`src/design/arc_pkg.sv`:
```
// shared constants and types of the automatic restart controller
package arc_pkg;
    // register port geometry
    localparam int ADDR_W = 8;
    localparam int DATA_W = 32;
    localparam int TIME_W = 16;
    localparam int CNT_W = 8;
    // register byte offsets, one aligned word each
    localparam logic [7:0] OFF_MODE = 8'h00;
    localparam logic [7:0] OFF_ATTEMPTS = 8'h04;
    localparam logic [7:0] OFF_DELAY = 8'h08;
    localparam logic [7:0] OFF_MONITOR = 8'h0c;
    localparam logic [7:0] OFF_CTRL = 8'h10;
    localparam logic [7:0] OFF_STATUS = 8'h14;
    // control register bit positions
    localparam int CTRL_INFEED_BIT = 0;
    localparam int CTRL_CLR_EXC_BIT = 1;
    // restart mode encodings
    localparam logic [2:0] MODE_OFF = 3'h0;
    localparam logic [2:0] MODE_ACK = 3'h1;
    localparam logic [2:0] MODE_LINE = 3'h4;
    localparam logic [2:0] MODE_ANY = 3'h6;
    // values after reset
    localparam logic [2:0] RST_MODE = 3'h0;
    localparam logic [CNT_W-1:0] RST_ATTEMPTS = 8'h03;
    localparam logic [TIME_W-1:0] RST_DELAY_MS = 16'h03e8;
    localparam logic [TIME_W-1:0] RST_MONITOR_MS = 16'hea60;
    // timing: one timer tick per millisecond at a 125 MHz clock
    localparam int CLK_PERIOD_NS = 8;
    localparam int TICK_TIME_NS = 1000000;
    localparam int TICK_CYCLES = (TICK_TIME_NS + CLK_PERIOD_NS - 1) / CLK_PERIOD_NS;
    localparam int SUCCESS_HOLD_S = 1;
    localparam logic [TIME_W-1:0] SUCCESS_HOLD_MS = TIME_W'(SUCCESS_HOLD_S * 1000);
    // restart sequencer states
    typedef enum logic [4:0] {
        ST_IDLE = 5'b00001,
        ST_ACK = 5'b00010,
        ST_WAIT = 5'b00100,
        ST_START = 5'b01000,
        ST_LOCK = 5'b10000
    } arc_state_e;
endpackage

```
`src/design/arc_sync2.sv`:
```
// two flip-flop synchroniser for a group of pin levels
`timescale 1ns/10ps
`default_nettype none
module arc_sync2 #(
    parameter int WIDTH = 1
) (
    input wire logic clk,
    input wire logic nrst,
    input wire logic [WIDTH-1:0] din,
    output logic [WIDTH-1:0] dout
);
    logic [WIDTH-1:0] stage1;

    // first stage is read only by the second stage
    always_ff @(posedge clk) begin
        if (!nrst) begin
            stage1 <= '0;
            dout <= '0;
        end else begin
            stage1 <= din;
            dout <= stage1;
        end
    end
endmodule
`default_nettype wire

```
`src/design/arc_ms_tick.sv`:
```
// divider giving a one-cycle tick per timer period
`timescale 1ns/10ps
`default_nettype none
module arc_ms_tick #(
    parameter int TICK_CYCLES = 125000
) (
    input wire logic clk,
    input wire logic nrst,
    output logic tick
);
    localparam int CW = $clog2(TICK_CYCLES + 1);
    logic [CW-1:0] divCnt;
    logic [CW-1:0] next_divCnt;
    logic next_tick;

    if (TICK_CYCLES < 2) begin : g_chk
        $error("arc_ms_tick: TICK_CYCLES must be at least 2");
    end

    // count down and pulse on wrap
    always_comb begin
        next_tick = 1'b0;
        next_divCnt = divCnt - CW'(1);
        if (divCnt == '0) begin
            next_divCnt = CW'(TICK_CYCLES - 1);
            next_tick = 1'b1;
        end
    end

    always_ff @(posedge clk) begin
        if (!nrst) begin
            divCnt <= '0;
            tick <= 1'b0;
        end else begin
            divCnt <= next_divCnt;
            tick <= next_tick;
        end
    end
endmodule
`default_nettype wire

```
`src/design/arc_restart_ctrl.sv`:
```
// automatic restart controller: fault acknowledge and drive power-up sequencer
`timescale 1ns/10ps
`default_nettype none
// Summary of operation
// RULE1: mode 0 off, 1 ack, 4 line, 6 any
// RULE2: on supply return acknowledge faults, power up
// RULE3: ack-only mode acknowledges faults, never restarts
// RULE4: later faults in ack-only mode also acknowledged
// RULE5: run high: delay plus 1s between faults
// RULE6: run low: 1s between ack and fault
// RULE7: ack-only mode never raises attempts-exceeded fault
// RULE8: line mode restarts only on line events
// RULE9: line mode acknowledges other faults, continues attempt
// RULE10: aux supply loss counts as line failure
// RULE11: any-fault mode restarts on fault or trigger0
// RULE12: any-fault attempts come from attempt count setting
// RULE13: any-fault mode watches restart with monitor time
// RULE14: mode above one may start drive automatically
// RULE15: other side should enable flying restart
// RULE16: x setting gives x+1 attempts, then fault
// RULE17: decrement per ack, ack every half delay
// RULE18: success after magnetization plus 1s, reload counter
// RULE19: monitor expiry raises fault, zero disables
// RULE20: reset clears counter, timers, sequencer idle
module arc_restart_ctrl
    import arc_pkg::*;
#(
    parameter int TICK_CYCLES = arc_pkg::TICK_CYCLES
) (
    input wire logic clk,
    input wire logic nrst,
    input wire logic [arc_pkg::ADDR_W-1:0] regAddr,
    input wire logic [arc_pkg::DATA_W-1:0] regWrData,
    input wire logic regWrite,
    input wire logic regRead,
    output logic [arc_pkg::DATA_W-1:0] regRdData,
    input wire logic faultPending,
    input wire logic moduleLineFailureFault,
    input wire logic infeedLineFailureFault,
    input wire logic auxSupplyLost,
    input wire logic [1:0] restartTriggerInputs,
    input wire logic runCommand,
    input wire logic infeedReady,
    input wire logic magnetizationDoneFlag,
    output logic faultAck,
    output logic powerUpReq,
    output logic attemptsExceededFault,
    output logic restartActive
);
    import arc_pkg::*;

    localparam int SYNC_W = 9;

    logic tick;
    logic [SYNC_W-1:0] pinSync;
    logic fault, modLine, infLine, auxLost, trig0, trig1, runCmd, ready, magDone;

    // configuration registers
    logic [2:0] restartModeSelect, next_restartModeSelect;
    logic [CNT_W-1:0] startAttemptCount, next_startAttemptCount;
    logic [TIME_W-1:0] attemptDelayTime, next_attemptDelayTime;
    logic [TIME_W-1:0] supplyReturnMonitorTime, next_supplyReturnMonitorTime;
    logic infeedObject, next_infeedObject;
    logic [DATA_W-1:0] next_regRdData;
    logic clrExc;

    // sequencer state
    arc_state_e state, next_state;
    logic [CNT_W-1:0] attemptCnt, next_attemptCnt;
    logic [TIME_W-1:0] phaseMs, next_phaseMs;
    logic [TIME_W-1:0] monitorMs, next_monitorMs;
    logic ackIssued, next_ackIssued;
    logic next_faultAck, next_powerUpReq, next_exc, next_restartActive;

    // decoded conditions
    logic modeRestart, lineEvt, qualify, succAck, monExpire, successEvt, excSet;
    logic [TIME_W-1:0] halfDelay;

    arc_ms_tick #(
        .TICK_CYCLES(TICK_CYCLES)
    ) u_tick (
        .clk(clk),
        .nrst(nrst),
        .tick(tick)
    );

    // every pin level crosses two flops before any logic sees it
    arc_sync2 #(
        .WIDTH(SYNC_W)
    ) u_sync (
        .clk(clk),
        .nrst(nrst),
        .din({faultPending, moduleLineFailureFault, infeedLineFailureFault, auxSupplyLost,
              restartTriggerInputs, runCommand, infeedReady, magnetizationDoneFlag}),
        .dout(pinSync)
    );

    assign {fault, modLine, infLine, auxLost, trig1, trig0, runCmd, ready, magDone} = pinSync;

    // register writes; software owns only the configuration
    always_comb begin
        next_restartModeSelect = restartModeSelect;
        next_startAttemptCount = startAttemptCount;
        next_attemptDelayTime = attemptDelayTime;
        next_supplyReturnMonitorTime = supplyReturnMonitorTime;
        next_infeedObject = infeedObject;
        clrExc = 1'b0;
        if (regWrite) begin
            unique case (regAddr)
                OFF_MODE: next_restartModeSelect = regWrData[2:0];
                OFF_ATTEMPTS: next_startAttemptCount = regWrData[CNT_W-1:0];
                OFF_DELAY: next_attemptDelayTime = regWrData[TIME_W-1:0];
                OFF_MONITOR: next_supplyReturnMonitorTime = regWrData[TIME_W-1:0];
                OFF_CTRL: begin
                    next_infeedObject = regWrData[CTRL_INFEED_BIT];
                    clrExc = regWrData[CTRL_CLR_EXC_BIT];
                end
                default: ;
            endcase
        end
    end

    // read data stands only in the cycle after the strobe; unmapped reads zero
    always_comb begin
        next_regRdData = '0;
        if (regRead) begin
            unique case (regAddr)
                OFF_MODE: next_regRdData[2:0] = restartModeSelect;
                OFF_ATTEMPTS: next_regRdData[CNT_W-1:0] = startAttemptCount;
                OFF_DELAY: next_regRdData[TIME_W-1:0] = attemptDelayTime;
                OFF_MONITOR: next_regRdData[TIME_W-1:0] = supplyReturnMonitorTime;
                OFF_CTRL: next_regRdData[CTRL_INFEED_BIT] = infeedObject;
                OFF_STATUS: next_regRdData = {8'h00, attemptCnt, 3'h0, state,
                                              4'h0, attemptsExceededFault, ackIssued,
                                              powerUpReq, restartActive};
                default: ;
            endcase
        end
    end

    always_ff @(posedge clk) begin
        if (!nrst) begin
            restartModeSelect <= RST_MODE;
            startAttemptCount <= RST_ATTEMPTS;
            attemptDelayTime <= RST_DELAY_MS;
            supplyReturnMonitorTime <= RST_MONITOR_MS;
            infeedObject <= 1'b0;
            regRdData <= '0;
        end else begin
            restartModeSelect <= next_restartModeSelect;
            startAttemptCount <= next_startAttemptCount;
            attemptDelayTime <= next_attemptDelayTime;
            supplyReturnMonitorTime <= next_supplyReturnMonitorTime;
            infeedObject <= next_infeedObject;
            regRdData <= next_regRdData;
        end
    end

    // qualifying events per mode; unlisted mode codes qualify nothing, as off does
    always_comb begin
        modeRestart = (restartModeSelect == MODE_LINE) || (restartModeSelect == MODE_ANY);
        lineEvt = modLine || trig1 || (infeedObject && infLine) // [RULE8]
                  || auxLost; // [RULE10]
        unique case (restartModeSelect)
            MODE_ACK: qualify = fault; // [RULE3] [RULE4]
            MODE_LINE: qualify = lineEvt; // [RULE8]
            MODE_ANY: qualify = fault || trig0; // [RULE11]
            default: qualify = 1'b0; // [RULE1]
        endcase
        // zero delay would hammer the fault source, so keep at least one tick
        halfDelay = (attemptDelayTime >> 1) == '0 ? TIME_W'(1) : attemptDelayTime >> 1; // [RULE17]
        succAck = ackIssued && !fault;
        monExpire = modeRestart && (supplyReturnMonitorTime != '0) // [RULE19]
                    && (monitorMs >= supplyReturnMonitorTime); // [RULE13]
        successEvt = (state == ST_START) && magDone && tick
                     && (phaseMs + TIME_W'(1) >= SUCCESS_HOLD_MS); // [RULE18]
    end

    // restart sequencer
    always_comb begin
        next_state = state;
        next_attemptCnt = attemptCnt;
        next_phaseMs = phaseMs;
        next_monitorMs = monitorMs;
        next_ackIssued = ackIssued;
        next_faultAck = 1'b0;
        excSet = 1'b0;
        if (tick && state != ST_IDLE && state != ST_LOCK) begin
            next_monitorMs = monitorMs + TIME_W'(1);
        end
        unique case (state)
            ST_IDLE: begin
                if (qualify) begin
                    next_state = ST_ACK;
                    next_phaseMs = '0;
                    next_monitorMs = '0; // [RULE13]
                    next_ackIssued = 1'b0;
                end
            end
            ST_ACK: begin
                if (tick) begin
                    next_phaseMs = phaseMs + TIME_W'(1);
                end
                if (fault && tick && phaseMs + TIME_W'(1) >= halfDelay) begin
                    next_faultAck = 1'b1; // [RULE2] [RULE9] [RULE17]
                    next_phaseMs = '0;
                    next_ackIssued = 1'b1;
                end
                if (succAck) begin
                    next_ackIssued = 1'b0;
                    if (modeRestart) begin
                        if (attemptCnt == '0) begin
                            excSet = 1'b1; // [RULE16]
                        end else begin
                            next_attemptCnt = attemptCnt - CNT_W'(1); // [RULE17] [RULE12]
                        end
                    end
                end
                if (restartModeSelect == MODE_ACK) begin
                    if (!fault) begin
                        next_state = ST_IDLE; // [RULE3] [RULE7]
                    end
                end else if (!modeRestart) begin
                    next_state = ST_IDLE; // [RULE1]
                end else if (excSet || monExpire) begin
                    excSet = 1'b1; // [RULE19]
                    next_state = ST_LOCK;
                end else if (!fault) begin
                    next_state = ST_WAIT; // [RULE9]
                end
            end
            ST_WAIT: begin
                if (!modeRestart) begin
                    next_state = ST_IDLE;
                end else if (fault) begin
                    next_state = ST_ACK;
                    next_phaseMs = '0;
                end else if (monExpire) begin
                    excSet = 1'b1; // [RULE19]
                    next_state = ST_LOCK;
                end else if (ready) begin
                    next_state = ST_START; // [RULE2] [RULE14]
                    next_phaseMs = '0;
                end
            end
            ST_START: begin
                if (magDone && tick) begin
                    next_phaseMs = phaseMs + TIME_W'(1);
                end
                if (!modeRestart) begin
                    next_state = ST_IDLE;
                end else if (fault) begin
                    next_state = ST_ACK;
                    next_phaseMs = '0;
                end else if (successEvt) begin
                    next_attemptCnt = startAttemptCount; // [RULE18] [RULE12]
                    next_state = ST_IDLE;
                end else if (monExpire && !magDone) begin
                    excSet = 1'b1; // [RULE19]
                    next_state = ST_LOCK;
                end
            end
            ST_LOCK: begin
                if (clrExc || restartModeSelect == MODE_OFF) begin
                    next_state = ST_IDLE;
                    next_attemptCnt = startAttemptCount;
                end
            end
            default: begin
                next_state = ST_IDLE;
            end
        endcase
        // the new trip wins over a clear in the same cycle
        next_exc = excSet || (attemptsExceededFault && !clrExc);
        // power-up only in a restart mode, only from the start phase
        next_powerUpReq = (next_state == ST_START) && runCmd && modeRestart; // [RULE14]
        next_restartActive = (next_state != ST_IDLE);
    end

    // counter and timers clear on reset; the counter is loaded on first use
    logic cntLoaded;
    always_ff @(posedge clk) begin
        if (!nrst) begin
            state <= ST_IDLE; // [RULE20]
            attemptCnt <= '0;
            cntLoaded <= 1'b0;
            phaseMs <= '0;
            monitorMs <= '0;
            ackIssued <= 1'b0;
            faultAck <= 1'b0;
            powerUpReq <= 1'b0;
            attemptsExceededFault <= 1'b0;
            restartActive <= 1'b0;
        end else begin
            state <= next_state;
            if (!cntLoaded && state == ST_IDLE && qualify) begin
                attemptCnt <= startAttemptCount; // [RULE12]
                cntLoaded <= 1'b1;
            end else begin
                attemptCnt <= next_attemptCnt;
            end
            phaseMs <= next_phaseMs;
            monitorMs <= next_monitorMs;
            ackIssued <= next_ackIssued;
            faultAck <= next_faultAck;
            powerUpReq <= next_powerUpReq;
            attemptsExceededFault <= next_exc;
            restartActive <= next_restartActive;
        end
    end

    // ticks since the last acknowledge, saturating; the spacing check then follows the tick rate
    logic [TIME_W-1:0] ackGap, next_ackGap;
    always_comb begin
        next_ackGap = ackGap;
        if (faultAck) begin
            next_ackGap = '0;
        end else if (tick && ackGap != '1) begin
            next_ackGap = ackGap + TIME_W'(1);
        end
    end

    always_ff @(posedge clk) begin
        if (!nrst) begin
            ackGap <= '1;
        end else begin
            ackGap <= next_ackGap;
        end
    end
endmodule
`default_nettype wire

```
········
Among the lines of the material, find those that hold the word "other" and copy them.

▸ **Finished exercise**:
// RULE9: line mode acknowledges other faults, continues attempt
// RULE15: other side should enable flying restart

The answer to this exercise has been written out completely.